Waking Up Tired: Causes & Solutions

by Bryan Dewhurst on May 01, 2020

No matter how much we try to keep up with our sleep routines, we still get an occasional visit from a certain unwanted guestmorning fatigue. Although it’s not unusual to wake up feeling a little groggy, waking up feeling unrested on a regular basis is a completely different story. 


Morning fatigue is one of the few things that a cup of coffee or a cold shower can’t fix. If you’re tired of waking up tired, we’re going to list down possible causes and alternative solutions that will hopefully help you sleep better.


Here are 5 possible reasons why you have morning fatigue: 

 

Skipping exercise

Ever since we were kids, it has been instilled in our heads that exercise is important. Remember how many PE classes you may have wanted to skip when you were younger? Well those classes weren’t just about getting a passing grade or for friendly inter-class competitions. 

School curriculums are designed with a specific time for physical activities that purposely tire us out (in a good way) so that we can sleep soundly at night. And that very same concept is carried out into adulthood.  

Exercising doesn’t necessarily mean marathons or high-intensity weight training sessions. On the daily, a few minutes of jogging around the block will do. Try doing the minimum of at least 20 minutes a day for starters and see how it affects your sleep.

 

Using electronics before bed

In this day and age, we can barely keep our hands off our gadgets. However, did you know that electronic screens increase our eyes’ exposure to blue light? Specifically after sundown. 

Blue light is known to suppress the secretion of melatonin, a vital sleep hormone that regulates your body’s internal clock. So using electronics up to an hour before bedtime may be making it significantly harder for you to achieve deep sleep, leaving you tired and groggy the next morning. 
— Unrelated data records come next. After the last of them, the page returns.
==> src/rtl/mem_ctrl_16x1024.sv <==
// CPU-side load/store burst initiator for the 16x1024 single-port RAM.
// Optional perf counters are enabled by defining MEM_CTRL_PERF_CNT_EN.
module mem_ctrl_16x1024
  import mem_ctrl_pkg::*;
#(
  parameter int ADDR_W = ADDR_W_DEF,
  parameter int DATA_W = DATA_W_DEF,
  parameter int LEN_W  = LEN_W_DEF
) (
  input  logic              clk,
  input  logic              rst_n,
  input  logic              req_valid,
  output logic              req_ready,
  input  logic              req_write,
  input  logic [ADDR_W-1:0] req_addr,
  input  logic [LEN_W-1:0]  req_len,
  input  logic              wr_valid,
  output logic              wr_ready,
  input  logic [DATA_W-1:0] wr_data,
  output logic              rd_valid,
  output logic [DATA_W-1:0] rd_data,
  output logic              done,
  output logic              ram_read_en,
  output logic              ram_write_en,
  output logic [ADDR_W-1:0] ram_addr,
  output logic [DATA_W-1:0] ram_din,
  input  logic [DATA_W-1:0] ram_dout
`ifdef MEM_CTRL_PERF_CNT_EN
  ,
  output logic [15:0]       perf_rd_cnt,
  output logic [15:0]       perf_wr_cnt
`endif
);

  state_t state_q, state_d;
  logic   rd_vld_p1_q, rd_vld_p1_d;
  logic   cnt_load, cnt_step, cnt_last;

  mem_burst_cnt #(
    .ADDR_W (ADDR_W),
    .LEN_W  (LEN_W)
  ) u_burst_cnt (
    .clk       (clk),
    .rst_n     (rst_n),
    .load      (cnt_load),
    .load_addr (req_addr),
    .load_len  (req_len),
    .step      (cnt_step),
    .addr      (ram_addr),
    .last      (cnt_last)
  );

  always_ff @(posedge clk or negedge rst_n) begin
    if (!rst_n) begin
      state_q     <= ST_IDLE;
      rd_vld_p1_q <= 1'b0;
    end else begin
      state_q     <= state_d;
      rd_vld_p1_q <= rd_vld_p1_d;
    end
  end

  always_comb begin
    state_d = state_q;
    case (state_q)
      ST_IDLE:  if (req_valid) state_d = req_write ? ST_WRITE : ST_READ;
      ST_WRITE: if (wr_valid && cnt_last) state_d = ST_WDONE;
      ST_READ:  if (cnt_last) state_d = ST_DRAIN;
      ST_DRAIN: state_d = ST_IDLE;
      ST_WDONE: state_d = ST_IDLE;
      default:  state_d = ST_IDLE;
    endcase
  end

  always_comb begin
    req_ready    = 1'b0;
    wr_ready     = 1'b0;
    ram_write_en = 1'b0;
    ram_read_en  = 1'b0;
    ram_din      = '0;
    done         = 1'b0;
    cnt_load     = 1'b0;
    cnt_step     = 1'b0;
    case (state_q)
      ST_IDLE: begin
        req_ready = 1'b1;
        cnt_load  = req_valid;
      end
      ST_WRITE: begin
        wr_ready     = 1'b1;
        ram_write_en = wr_valid;
        ram_din      = wr_data;
        cnt_step     = wr_valid;
      end
      ST_READ: begin
        ram_read_en = 1'b1;
        cnt_step    = 1'b1;
      end
      // DRAIN covers the RAM's registered read: last beat and done coincide.
      ST_DRAIN: done = 1'b1;
      ST_WDONE: done = 1'b1;
      default: ;
    endcase
  end

  // p1: read data returns one cycle after the read enable
  assign rd_vld_p1_d = ram_read_en;
  assign rd_valid    = rd_vld_p1_q;
  assign rd_data     = ram_dout;

`ifdef MEM_CTRL_PERF_CNT_EN
  logic [15:0] perf_rd_q, perf_rd_d;
  logic [15:0] perf_wr_q, perf_wr_d;

  function automatic logic [15:0] sat_inc(input logic [15:0] v, input logic en);
    if (en && (v != PERF_SAT)) return v + 16'd1;
    return v;
  endfunction

  always_comb begin
    perf_rd_d = sat_inc(perf_rd_q, ram_read_en);
    perf_wr_d = sat_inc(perf_wr_q, ram_write_en);
  end

  always_ff @(posedge clk or negedge rst_n) begin
    if (!rst_n) begin
      perf_rd_q <= '0;
      perf_wr_q <= '0;
    end else begin
      perf_rd_q <= perf_rd_d;
      perf_wr_q <= perf_wr_d;
    end
  end

  assign perf_rd_cnt = perf_rd_q;
  assign perf_wr_cnt = perf_wr_q;
`endif

endmodule
`src/rtl/sensor_pkg.sv`:
```
// Shared types and default thresholds for the sensor front end.
// State encodings equal the ST codes so the registered state drives ST directly.
package sensor_pkg;

  localparam logic [1:0] ST_NORMAL = 2'b00;
  localparam logic [1:0] ST_COLD   = 2'b01;
  localparam logic [1:0] ST_HOT    = 2'b11;

  typedef enum logic [1:0] {
    T_NORMAL = ST_NORMAL,
    T_COLD   = ST_COLD,
    T_HOT    = ST_HOT
  } temp_state_e;

  localparam int         DEF_DEBOUNCE_CYCLES = 4;
  localparam logic [7:0] DEF_COLD_ON         = 8'd15;
  localparam logic [7:0] DEF_COLD_OFF        = 8'd18;
  localparam logic [7:0] DEF_HOT_OFF         = 8'd26;
  localparam logic [7:0] DEF_HOT_ON          = 8'd30;
  localparam int         DEF_TEMP_TIMEOUT    = 1000;

endpackage

```
`src/rtl/sensor_debounce.sv`:
```
// Two-flop synchronizer followed by a stability counter for one raw contact.
// The output flips only after DEBOUNCE_CYCLES consecutive disagreeing samples.
module sensor_debounce
  import sensor_pkg::*;
#(
  parameter int DEBOUNCE_CYCLES = DEF_DEBOUNCE_CYCLES
) (
  input  logic clk,
  input  logic rst,
  input  logic raw_i,
  output logic level_o
);

  localparam int CW = (DEBOUNCE_CYCLES < 2) ? 1 : $clog2(DEBOUNCE_CYCLES);

  logic          sync1_q, sync2_q;
  logic          level_q, level_d;
  logic [CW-1:0] cnt_q, cnt_d;

  // Any cycle where the synchronized input agrees with the output restarts the count.
  always_comb begin
    cnt_d   = '0;
    level_d = level_q;
    if (sync2_q != level_q) begin
      if (cnt_q == CW'(DEBOUNCE_CYCLES - 1)) begin
        level_d = sync2_q;
      end else begin
        cnt_d = cnt_q + 1'b1;
      end
    end
  end

  always_ff @(posedge clk) begin
    if (!rst) begin
      sync1_q <= 1'b0;
      sync2_q <= 1'b0;
      level_q <= 1'b0;
      cnt_q   <= '0;
    end else begin
      sync1_q <= raw_i;
      sync2_q <= sync1_q;
      level_q <= level_d;
      cnt_q   <= cnt_d;
    end
  end

  assign level_o = level_q;

endmodule

```
`src/rtl/sensor_frontend.sv`:
```
// Sensor front end: debounced contacts, hysteretic temperature code with feed
// timeout, and a one-cycle pulse whenever any controller-facing output changes.
module sensor_frontend
  import sensor_pkg::*;
#(
  parameter int         DEBOUNCE_CYCLES = DEF_DEBOUNCE_CYCLES,
  parameter logic [7:0] COLD_ON         = DEF_COLD_ON,
  parameter logic [7:0] COLD_OFF        = DEF_COLD_OFF,
  parameter logic [7:0] HOT_OFF         = DEF_HOT_OFF,
  parameter logic [7:0] HOT_ON          = DEF_HOT_ON,
  parameter int         TEMP_TIMEOUT    = DEF_TEMP_TIMEOUT
) (
  input  logic       clk,
  input  logic       rst,
  input  logic       sfd_raw,
  input  logic       srd_raw,
  input  logic       sw_raw,
  input  logic       sfa_raw,
  input  logic [7:0] temp_in,
  input  logic       temp_valid,
  output logic       SFD,
  output logic       SRD,
  output logic       SW,
  output logic       SFA,
  output logic [1:0] ST,
  output logic       temp_fault,
  output logic       sensor_changed
);

  if (!(COLD_ON < COLD_OFF && COLD_OFF <= HOT_OFF && HOT_OFF < HOT_ON &&
        DEBOUNCE_CYCLES >= 1 && TEMP_TIMEOUT >= 1)) begin : g_bad_params
    $error("sensor_frontend: illegal threshold or debounce parameters");
  end

  localparam int TW = $clog2(TEMP_TIMEOUT + 1);

  logic [3:0] raw_vec;
  logic [3:0] level_vec;

  assign raw_vec = {sfd_raw, srd_raw, sw_raw, sfa_raw};

  for (genvar gi = 0; gi < 4; gi++) begin : g_contact
    sensor_debounce #(
      .DEBOUNCE_CYCLES(DEBOUNCE_CYCLES)
    ) u_debounce (
      .clk    (clk),
      .rst    (rst),
      .raw_i  (raw_vec[gi]),
      .level_o(level_vec[gi])
    );
  end

  assign {SFD, SRD, SW, SFA} = level_vec;

  temp_state_e   state_q, state_d;
  logic [TW-1:0] to_cnt_q, to_cnt_d;
  logic          fault_q, fault_d;

  always_comb begin
    state_d  = state_q;
    to_cnt_d = to_cnt_q;
    fault_d  = fault_q;
    if (temp_valid) begin
      to_cnt_d = '0;
      fault_d  = 1'b0;
      // While faulted the state is already T_NORMAL, so evaluation starts there.
      unique case (state_q)
        T_NORMAL: begin
          if (temp_in <= COLD_ON)     state_d = T_COLD;
          else if (temp_in >= HOT_ON) state_d = T_HOT;
        end
        T_COLD: begin
          if (temp_in >= HOT_ON)        state_d = T_HOT;
          else if (temp_in >= COLD_OFF) state_d = T_NORMAL;
        end
        T_HOT: begin
          if (temp_in <= COLD_ON)      state_d = T_COLD;
          else if (temp_in <= HOT_OFF) state_d = T_NORMAL;
        end
        default: state_d = T_NORMAL;
      endcase
    end else if (to_cnt_q != TW'(TEMP_TIMEOUT)) begin
      to_cnt_d = to_cnt_q + 1'b1;
      if (to_cnt_q == TW'(TEMP_TIMEOUT - 1)) begin
        fault_d = 1'b1;
        state_d = T_NORMAL;
      end
    end
  end

  logic [5:0] outs_now;
  logic [5:0] outs_prev_q;
  logic       changed_q;

  assign outs_now = {SFD, SRD, SW, SFA, ST};

  always_ff @(posedge clk) begin
    if (!rst) begin
      state_q     <= T_NORMAL;
      to_cnt_q    <= '0;
      fault_q     <= 1'b0;
      outs_prev_q <= '0;
      changed_q   <= 1'b0;
    end else begin
      state_q     <= state_d;
      to_cnt_q    <= to_cnt_d;
      fault_q     <= fault_d;
      outs_prev_q <= outs_now;
      changed_q   <= (outs_now != outs_prev_q);
    end
  end

  assign ST             = state_q;
  assign temp_fault     = fault_q;
  assign sensor_changed = changed_q;

endmodule

```
[src/rtl/instruction_encode_if.sv]
// Request/response bundle for the instruction encoder.
// The master drives requests and consumes encoded words; the slave is the encoder.
interface instruction_encode_if #(
  parameter int ADDR_W = 10
);
  logic              in_valid;
  logic              in_ready;
  logic [2:0]        op_class;
  logic [2:0]        op_sel;
  logic [4:0]        rs;
  logic [4:0]        rt;
  logic [4:0]        rd;
  logic [4:0]        shamt;
  logic [15:0]       imm;
  logic [25:0]       target;
  logic              out_valid;
  logic              out_ready;
  logic [31:0]       out_instr;
  logic [ADDR_W-1:0] out_addr;

  modport master (
    output in_valid, op_class, op_sel, rs, rt, rd, shamt, imm, target, out_ready,
    input  in_ready, out_valid, out_instr, out_addr
  );

  modport slave (
    input  in_valid, op_class, op_sel, rs, rt, rd, shamt, imm, target, out_ready,
    output in_ready, out_valid, out_instr, out_addr
  );
endinterface

[src/rtl/instruction_encode.sv]
// Packs class/select/operand fields into MIPS-style words and streams them out
// of a small FIFO with a running word address; invalid codes are dropped and counted.
module instruction_encode #(
  parameter int DEPTH  = 2,
  parameter int ADDR_W = 10
) (
  input  logic                   clk,
  input  logic                   rst_n,
  instruction_encode_if.slave    bus,
  output logic                   err,
  output logic [7:0]             err_count,
  output logic [$clog2(DEPTH):0] level
);
  // Handshakes: a transfer happens on any rising edge where valid && ready.
  // in_ready depends only on registered occupancy, never on out_ready.
  localparam int PW = $clog2(DEPTH);
  localparam logic [PW:0] FULL_LVL = (PW+1)'(DEPTH);

  logic [31:0]       mem [DEPTH];
  logic [PW-1:0]     wr_ptr;
  logic [PW-1:0]     rd_ptr;
  logic [ADDR_W-1:0] addr_q;
  logic [31:0]       word;
  logic              word_ok;
  logic [25:0]       rfmt;
  logic [25:0]       ifmt;
  logic              accept;
  logic              push;
  logic              pop;
  logic              bad;

  assign rfmt = {bus.rs, bus.rt, bus.rd, bus.shamt, 6'b000000};
  assign ifmt = {bus.rs, bus.rt, bus.imm};

  always_comb begin
    word    = '0;
    word_ok = 1'b1;
    case (bus.op_class)
      3'd0: begin
        word = {6'b000000, rfmt};
        case (bus.op_sel)
          3'b000:  word[5:0] = 6'b100000;
          3'b001:  word[5:0] = 6'b100010;
          3'b010:  word[5:0] = 6'b100001;
          3'b011:  word[5:0] = 6'b100011;
          3'b100:  word[5:0] = 6'b001000;
          3'b110:  word[5:0] = 6'b001001;
          default: word_ok   = 1'b0;
        endcase
      end
      3'd1: begin
        word = {6'b000000, rfmt};
        case (bus.op_sel)
          3'b000:  word[5:0] = 6'b100100;
          3'b001:  word[5:0] = 6'b100101;
          3'b010:  word[5:0] = 6'b001100;
          3'b011:  word[5:0] = 6'b001101;
          3'b100:  word[5:0] = 6'b000000;
          3'b101:  word[5:0] = 6'b000010;
          default: word_ok   = 1'b0;
        endcase
      end
      3'd2: begin
        word = {6'b000000, rfmt};
        case (bus.op_sel)
          3'b000:  word[5:0] = 6'b101010;
          3'b001:  word[5:0] = 6'b001010;
          default: word_ok   = 1'b0;
        endcase
      end
      3'd3: begin
        case (bus.op_sel)
          3'b000:  word    = {6'b100011, ifmt};
          3'b001:  word    = {6'b101011, ifmt};
          default: word_ok = 1'b0;
        endcase
      end
      3'd4: begin
        case (bus.op_sel)
          3'b000:  word    = {6'b000100, ifmt};
          3'b001:  word    = {6'b000101, ifmt};
          3'b010:  word    = {6'b000111, ifmt};
          3'b011:  word    = {6'b011000, ifmt};
          3'b100:  word    = {6'b011001, ifmt};
          3'b101:  word    = {6'b010101, ifmt};
          default: word_ok = 1'b0;
        endcase
      end
      3'd5: begin
        case (bus.op_sel)
          3'b000:  word    = {6'b000010, bus.target};
          3'b001:  word    = {6'b001000, bus.rs, 21'b0};
          3'b010:  word    = {6'b000011, bus.target};
          default: word_ok = 1'b0;
        endcase
      end
      default: word_ok = 1'b0;
    endcase
  end

  assign bus.in_ready  = (level < FULL_LVL);
  assign bus.out_valid = (level != '0);
  assign bus.out_instr = bus.out_valid ? mem[rd_ptr] : 32'h0;
  assign bus.out_addr  = addr_q;

  assign accept = bus.in_valid && bus.in_ready;
  assign push   = accept && word_ok;
  assign bad    = accept && !word_ok;
  assign pop    = bus.out_valid && bus.out_ready;

  // Storage needs no reset: the head is masked to zero whenever the FIFO is empty.
  always_ff @(posedge clk) begin
    if (push) mem[wr_ptr] <= word;
  end

  always_ff @(posedge clk) begin
    if (!rst_n) begin
      wr_ptr    <= '0;
      rd_ptr    <= '0;
      level     <= '0;
      addr_q    <= '0;
      err       <= 1'b0;
      err_count <= 8'h00;
    end else begin
      if (push) wr_ptr <= wr_ptr + 1'b1;
      if (pop) begin
        rd_ptr <= rd_ptr + 1'b1;
        addr_q <= addr_q + 1'b1;
      end
      if (push && !pop)      level <= level + 1'b1;
      else if (pop && !push) level <= level - 1'b1;
      err <= bad;
      if (bad && err_count != 8'hFF) err_count <= err_count + 8'h01;
    end
  end
endmodule

[src/flat_wrapper.sv]
// flat-port wrapper written by rule: the top's interface ports become plain ports
module instruction_encode_flat 
#(
  parameter int DEPTH  = 2,
  parameter int ADDR_W = 10
)
  (clk, rst_n, err, err_count, level, bus_in_valid, bus_op_class, bus_op_sel, bus_rs, bus_rt, bus_rd, bus_shamt, bus_imm, bus_target, bus_out_ready, bus_in_ready, bus_out_valid, bus_out_instr, bus_out_addr);
  instruction_encode_if #(.ADDR_W(ADDR_W)) bus_i ();
  input  logic clk;
  input  logic rst_n;
  output logic err;
  output logic [7:0] err_count;
  output logic [$clog2(DEPTH):0] level;
  input wire logic [$bits(bus_i.in_valid)-1:0] bus_in_valid;
  input wire logic [$bits(bus_i.op_class)-1:0] bus_op_class;
  input wire logic [$bits(bus_i.op_sel)-1:0] bus_op_sel;
  input wire logic [$bits(bus_i.rs)-1:0] bus_rs;
  input wire logic [$bits(bus_i.rt)-1:0] bus_rt;
  input wire logic [$bits(bus_i.rd)-1:0] bus_rd;
  input wire logic [$bits(bus_i.shamt)-1:0] bus_shamt;
  input wire logic [$bits(bus_i.imm)-1:0] bus_imm;
  input wire logic [$bits(bus_i.target)-1:0] bus_target;
  input wire logic [$bits(bus_i.out_ready)-1:0] bus_out_ready;
  output wire logic [$bits(bus_i.in_ready)-1:0] bus_in_ready;
  output wire logic [$bits(bus_i.out_valid)-1:0] bus_out_valid;
  output wire logic [$bits(bus_i.out_instr)-1:0] bus_out_instr;
  output wire logic [$bits(bus_i.out_addr)-1:0] bus_out_addr;
  assign bus_i.in_valid = bus_in_valid;
  assign bus_i.op_class = bus_op_class;
  assign bus_i.op_sel = bus_op_sel;
  assign bus_i.rs = bus_rs;
  assign bus_i.rt = bus_rt;
  assign bus_i.rd = bus_rd;
  assign bus_i.shamt = bus_shamt;
  assign bus_i.imm = bus_imm;
  assign bus_i.target = bus_target;
  assign bus_i.out_ready = bus_out_ready;
  assign bus_in_ready = bus_i.in_ready;
  assign bus_out_valid = bus_i.out_valid;
  assign bus_out_instr = bus_i.out_instr;
  assign bus_out_addr = bus_i.out_addr;
  instruction_encode #(.DEPTH(DEPTH), .ADDR_W(ADDR_W)) u_core (.clk(clk), .rst_n(rst_n), .bus(bus_i), .err(err), .err_count(err_count), .level(level));
endmodule
[config.mk]
export PLATFORM = sky130hd
export DESIGN_NAME = instruction_encode_flat
export DESIGN_NICKNAME = d
export VERILOG_FILES = /design/src/rtl/instruction_encode_if.sv /design/src/rtl/instruction_encode.sv /design/src/flat_wrapper.sv
export SDC_FILE = /design/constraint.sdc
export NUM_CORES = 1
export LEC_CHECK = 0
export ABC_AREA = 0
export CELL_PAD_IN_SITES_DETAIL_PLACEMENT = 0
export CELL_PAD_IN_SITES_GLOBAL_PLACEMENT = 2
export CORE_UTILIZATION = 29
export CTS_CLUSTER_SIZE = 24
export DETAILED_ROUTE_END_ITERATION = 16
export GPL_TIMING_DRIVEN = 1
export PLACE_DENSITY_LB_ADDON = 0.1
export REMOVE_ABC_BUFFERS = 1
export SLEW_MARGIN = 20
export SYNTH_ARGS = -nofsm -noshare
export SYNTH_HDL_FRONTEND = slang
export SYNTH_SLANG_ARGS = --single-unit
[constraint.sdc]
create_clock -name clk -period 6.44 [get_ports clk]
set_input_delay 1.288 -clock clk [delete_from_list [all_inputs] [get_ports clk]]
set_output_delay 1.288 -clock clk [all_outputs]
set_load 0.05 [all_outputs]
For a change, try putting the phone down and opt to take an extra long bath while listening to music, or read a good book under some warm light. You’ll be surprised how much more easily you may slip off to dreamland.

 

Consuming caffeine in the afternoon or at night time

This one is pretty obvious. If you drink coffee between late afternoon to evening and are still wondering why you can’t sleep, you have your answer. 

It is not the coffee itself that keeps you awake, but rather, the caffeine within. It is designed to increase wakefulness, attentiveness, and overall energy levels - all of which are the enemy of sleep.

We’re not saying that you cut your daily cup of joe out of your life, but rather, set parameters to your routine. Stick to a cup in the morning after waking up, and if you need a pick me up, have a second one before lunch - then that’s it for the day. 

If that doesn’t help you get a better night’s rest, then adjust to a single serving and look for coffee with less caffeine. Now if you still end up waking up tired, that’s when we’d have to go back on our word and recommend going cold turkey. But if your love for coffee is stronger than your love for sleep, perhaps try switching to decaf.

 

Keeping you bedroom too bright or warm

People typically sleep better in a cool, pitch-black environment.  

Darkness is essential because it actually acts like a sensory signal to our body that it is time to rest. So having light exposure after sundown from things like electronics messes with the body’s internal instinct to sleep. 

If you can’t make your room to be as dark as you want, silk sleeping masks are the way to go! As far as temperature goes, studies recommend that you keep your room between 65-68° F to achieve deep sleep.

 

Eating sweets

As sinfully sweet as it is to enjoy dessert after dinner, we don’t recommend it. Consuming too many sweets could disrupt your natural sleep cycle. Why? Because sugar rush is a real thing.

If you must satisfy your sweet tooth, do it in moderation. Otherwise you may end up feeling restless, tossing and turning all night long. To avoid waking up feeling like a zombie, it might be good to opt for a healthier alternative.

Skip the sugar coma and snack on something that won’t interfere with your sleep as much, such as  a block of dark chocolate or a serving of fruits. Give it a go and see how it affects your sleep pattern.

 

If you’ve found yourself doing any of the things mentioned above, it’s time to act and give our recommendations  a try.  Remember, the quality of your sleep is within your control. So we hope you manage to fall asleep faster and start waking up feeling well-rested and energized.